One standout instrument in this domain is the TQ-92 – Acoustic flaw detector. Tailored explicitly for flaw detection, this handheld device facilitates the detection of delaminations and other material defects through manual scanning of the inspection area. Its applications encompass non-destructive testing of bonded or laminated components employing Mechanical Impedance Analysis (MIA). The instrument finds utility in testing multilayered laminates, fibre-laminate materials, laminate-honeycomb bonding, laminate-metal bonding, metal-metal bonding, metal soldering, metal-felt metal brazing, hard and soft foams, as well as wood laminates.

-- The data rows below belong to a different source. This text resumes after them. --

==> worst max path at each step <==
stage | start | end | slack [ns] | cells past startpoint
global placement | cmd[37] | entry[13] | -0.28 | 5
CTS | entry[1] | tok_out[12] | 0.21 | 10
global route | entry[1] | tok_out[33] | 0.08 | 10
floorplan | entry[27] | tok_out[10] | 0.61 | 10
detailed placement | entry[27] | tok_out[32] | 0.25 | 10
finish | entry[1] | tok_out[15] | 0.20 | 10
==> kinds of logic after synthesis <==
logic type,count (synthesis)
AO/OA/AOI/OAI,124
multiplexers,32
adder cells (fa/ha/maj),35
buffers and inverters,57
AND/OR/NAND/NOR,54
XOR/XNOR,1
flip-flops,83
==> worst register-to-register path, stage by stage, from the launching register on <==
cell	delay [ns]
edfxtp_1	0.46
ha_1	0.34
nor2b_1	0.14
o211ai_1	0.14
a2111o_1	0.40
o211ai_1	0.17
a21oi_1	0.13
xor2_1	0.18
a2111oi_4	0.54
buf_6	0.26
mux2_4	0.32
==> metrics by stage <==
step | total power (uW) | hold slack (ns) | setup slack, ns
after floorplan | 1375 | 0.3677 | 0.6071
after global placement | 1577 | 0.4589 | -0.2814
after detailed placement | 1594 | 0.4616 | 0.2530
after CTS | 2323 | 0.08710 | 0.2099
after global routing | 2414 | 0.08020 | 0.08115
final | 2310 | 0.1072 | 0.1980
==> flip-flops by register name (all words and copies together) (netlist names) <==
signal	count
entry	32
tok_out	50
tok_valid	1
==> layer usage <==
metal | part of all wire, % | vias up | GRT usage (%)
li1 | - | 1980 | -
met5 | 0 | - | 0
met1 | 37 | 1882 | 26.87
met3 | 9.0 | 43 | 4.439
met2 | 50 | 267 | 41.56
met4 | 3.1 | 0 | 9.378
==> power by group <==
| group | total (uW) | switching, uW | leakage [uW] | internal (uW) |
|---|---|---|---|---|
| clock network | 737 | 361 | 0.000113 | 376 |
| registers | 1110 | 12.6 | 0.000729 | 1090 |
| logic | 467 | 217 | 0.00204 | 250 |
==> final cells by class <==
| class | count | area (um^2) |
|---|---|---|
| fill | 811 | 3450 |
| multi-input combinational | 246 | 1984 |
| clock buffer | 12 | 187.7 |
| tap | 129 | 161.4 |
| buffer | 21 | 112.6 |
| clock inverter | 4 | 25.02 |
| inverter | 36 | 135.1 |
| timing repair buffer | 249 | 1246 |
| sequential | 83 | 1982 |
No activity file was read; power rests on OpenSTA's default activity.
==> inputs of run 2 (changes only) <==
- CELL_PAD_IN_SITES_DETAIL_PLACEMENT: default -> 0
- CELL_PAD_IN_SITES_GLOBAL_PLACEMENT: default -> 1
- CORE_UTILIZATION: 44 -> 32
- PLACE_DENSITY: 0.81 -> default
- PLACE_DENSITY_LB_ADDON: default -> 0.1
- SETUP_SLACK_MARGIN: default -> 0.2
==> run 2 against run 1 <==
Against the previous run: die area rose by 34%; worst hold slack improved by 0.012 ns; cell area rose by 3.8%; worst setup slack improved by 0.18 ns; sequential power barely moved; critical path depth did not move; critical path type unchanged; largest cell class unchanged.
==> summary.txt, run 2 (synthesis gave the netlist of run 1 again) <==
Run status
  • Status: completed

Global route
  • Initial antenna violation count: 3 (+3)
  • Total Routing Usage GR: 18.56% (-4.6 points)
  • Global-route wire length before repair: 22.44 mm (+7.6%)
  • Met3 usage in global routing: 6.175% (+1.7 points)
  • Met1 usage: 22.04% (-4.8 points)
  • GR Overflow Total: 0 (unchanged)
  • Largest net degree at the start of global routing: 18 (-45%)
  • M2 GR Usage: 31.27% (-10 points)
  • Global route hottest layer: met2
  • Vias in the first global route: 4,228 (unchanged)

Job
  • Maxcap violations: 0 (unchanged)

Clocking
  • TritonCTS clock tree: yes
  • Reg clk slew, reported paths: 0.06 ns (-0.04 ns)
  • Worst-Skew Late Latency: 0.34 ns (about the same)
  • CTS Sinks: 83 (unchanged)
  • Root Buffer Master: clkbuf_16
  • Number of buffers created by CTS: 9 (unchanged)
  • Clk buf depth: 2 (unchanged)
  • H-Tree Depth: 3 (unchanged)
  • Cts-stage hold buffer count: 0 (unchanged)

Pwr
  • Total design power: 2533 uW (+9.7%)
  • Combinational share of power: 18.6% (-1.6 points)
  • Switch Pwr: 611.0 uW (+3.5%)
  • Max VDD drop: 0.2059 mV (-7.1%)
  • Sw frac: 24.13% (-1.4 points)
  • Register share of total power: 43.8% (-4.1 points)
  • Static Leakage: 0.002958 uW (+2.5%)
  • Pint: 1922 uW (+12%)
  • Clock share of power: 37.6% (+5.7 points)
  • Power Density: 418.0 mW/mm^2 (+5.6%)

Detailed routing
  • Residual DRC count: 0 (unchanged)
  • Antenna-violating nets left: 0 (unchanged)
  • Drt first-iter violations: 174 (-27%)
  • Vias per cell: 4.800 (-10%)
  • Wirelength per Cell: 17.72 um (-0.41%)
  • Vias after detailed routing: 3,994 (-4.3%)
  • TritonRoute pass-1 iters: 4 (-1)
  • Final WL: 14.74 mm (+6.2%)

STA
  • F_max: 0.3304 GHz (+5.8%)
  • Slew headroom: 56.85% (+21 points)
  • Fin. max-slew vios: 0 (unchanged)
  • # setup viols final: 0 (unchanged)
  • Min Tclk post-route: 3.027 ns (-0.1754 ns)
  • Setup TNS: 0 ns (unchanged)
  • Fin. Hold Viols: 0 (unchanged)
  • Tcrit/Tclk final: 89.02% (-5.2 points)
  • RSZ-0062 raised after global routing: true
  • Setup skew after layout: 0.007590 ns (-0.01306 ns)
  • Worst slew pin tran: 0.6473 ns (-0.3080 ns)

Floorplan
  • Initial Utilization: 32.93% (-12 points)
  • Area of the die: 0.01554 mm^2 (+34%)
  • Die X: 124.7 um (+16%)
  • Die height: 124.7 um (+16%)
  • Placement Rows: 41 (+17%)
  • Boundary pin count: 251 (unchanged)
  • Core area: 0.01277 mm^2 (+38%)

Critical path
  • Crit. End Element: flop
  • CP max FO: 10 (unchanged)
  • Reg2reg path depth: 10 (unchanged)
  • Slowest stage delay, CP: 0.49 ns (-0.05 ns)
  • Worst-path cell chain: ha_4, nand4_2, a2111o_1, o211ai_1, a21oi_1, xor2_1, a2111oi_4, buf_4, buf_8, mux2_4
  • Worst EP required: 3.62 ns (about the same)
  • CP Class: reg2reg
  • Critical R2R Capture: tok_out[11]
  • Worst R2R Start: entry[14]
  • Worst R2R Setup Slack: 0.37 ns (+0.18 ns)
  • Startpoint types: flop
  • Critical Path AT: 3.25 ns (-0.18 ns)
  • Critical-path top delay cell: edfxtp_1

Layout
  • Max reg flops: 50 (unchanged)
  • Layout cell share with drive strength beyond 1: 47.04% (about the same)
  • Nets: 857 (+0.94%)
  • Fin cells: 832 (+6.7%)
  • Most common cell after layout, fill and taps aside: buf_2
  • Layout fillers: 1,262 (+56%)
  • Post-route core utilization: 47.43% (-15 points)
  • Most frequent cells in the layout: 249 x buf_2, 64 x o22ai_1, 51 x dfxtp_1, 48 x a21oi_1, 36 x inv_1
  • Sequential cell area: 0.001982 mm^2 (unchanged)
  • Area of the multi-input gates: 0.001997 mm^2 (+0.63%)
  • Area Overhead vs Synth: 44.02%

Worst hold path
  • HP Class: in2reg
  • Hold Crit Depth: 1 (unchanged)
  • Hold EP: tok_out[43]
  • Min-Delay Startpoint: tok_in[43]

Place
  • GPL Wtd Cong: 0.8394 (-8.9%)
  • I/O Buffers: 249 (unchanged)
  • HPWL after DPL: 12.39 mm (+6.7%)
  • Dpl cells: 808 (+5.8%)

Operational advantages of the TQ-92 include high detection capability and spatial resolution within an inspection range from 0.15 mm to 13 mm, an extra-light and compact electronic unit for comfortable fieldwork, dry coupling of the sensor eliminating the need for coupling liquid, and stable and reliable indications ensured by the constant pressure of the spring-loaded sensor. Additionally, its construction advantages encompass rapid start with minimal training required for new operators, easy calibration facilitated by automatic sensor calibration on the inspection object, stable and reliable operation on rough/uneven surfaces due to the spring-loaded sensor design, and availability of custom sensor design for specific material combinations.

The TQ-92 also accounts for various sources of material defects, including impact damages by foreign objects, hail and lightning strikes, loss of strength caused by heat, thickness variations, and osmosis damages of fibreglass boats. By integrating cutting-edge technology with user-friendly design and robust construction, the TQ-92 stands as a beacon of excellence in the realm of acoustic flaw detection, enabling precise identification and characterisation of material defects to uphold the highest standards of safety and reliability in diverse industrial applications.

In conclusion, the use of portable NDT equipment like Magnetic Particle Flaw Detectors, Eddy-Current Flaw Detectors, and Acoustic Flaw Detectors is essential for maintaining the structural integrity of industrial components while minimising downtime and costs. These advanced tools offer a reliable means of flaw detection across a wide range of materials and industries. By combining the capabilities of these portable devices with skilled technicians trained in non-destructive testing techniques, industries can enhance safety standards, improve operational efficiency, and prolong the lifespan of critical assets.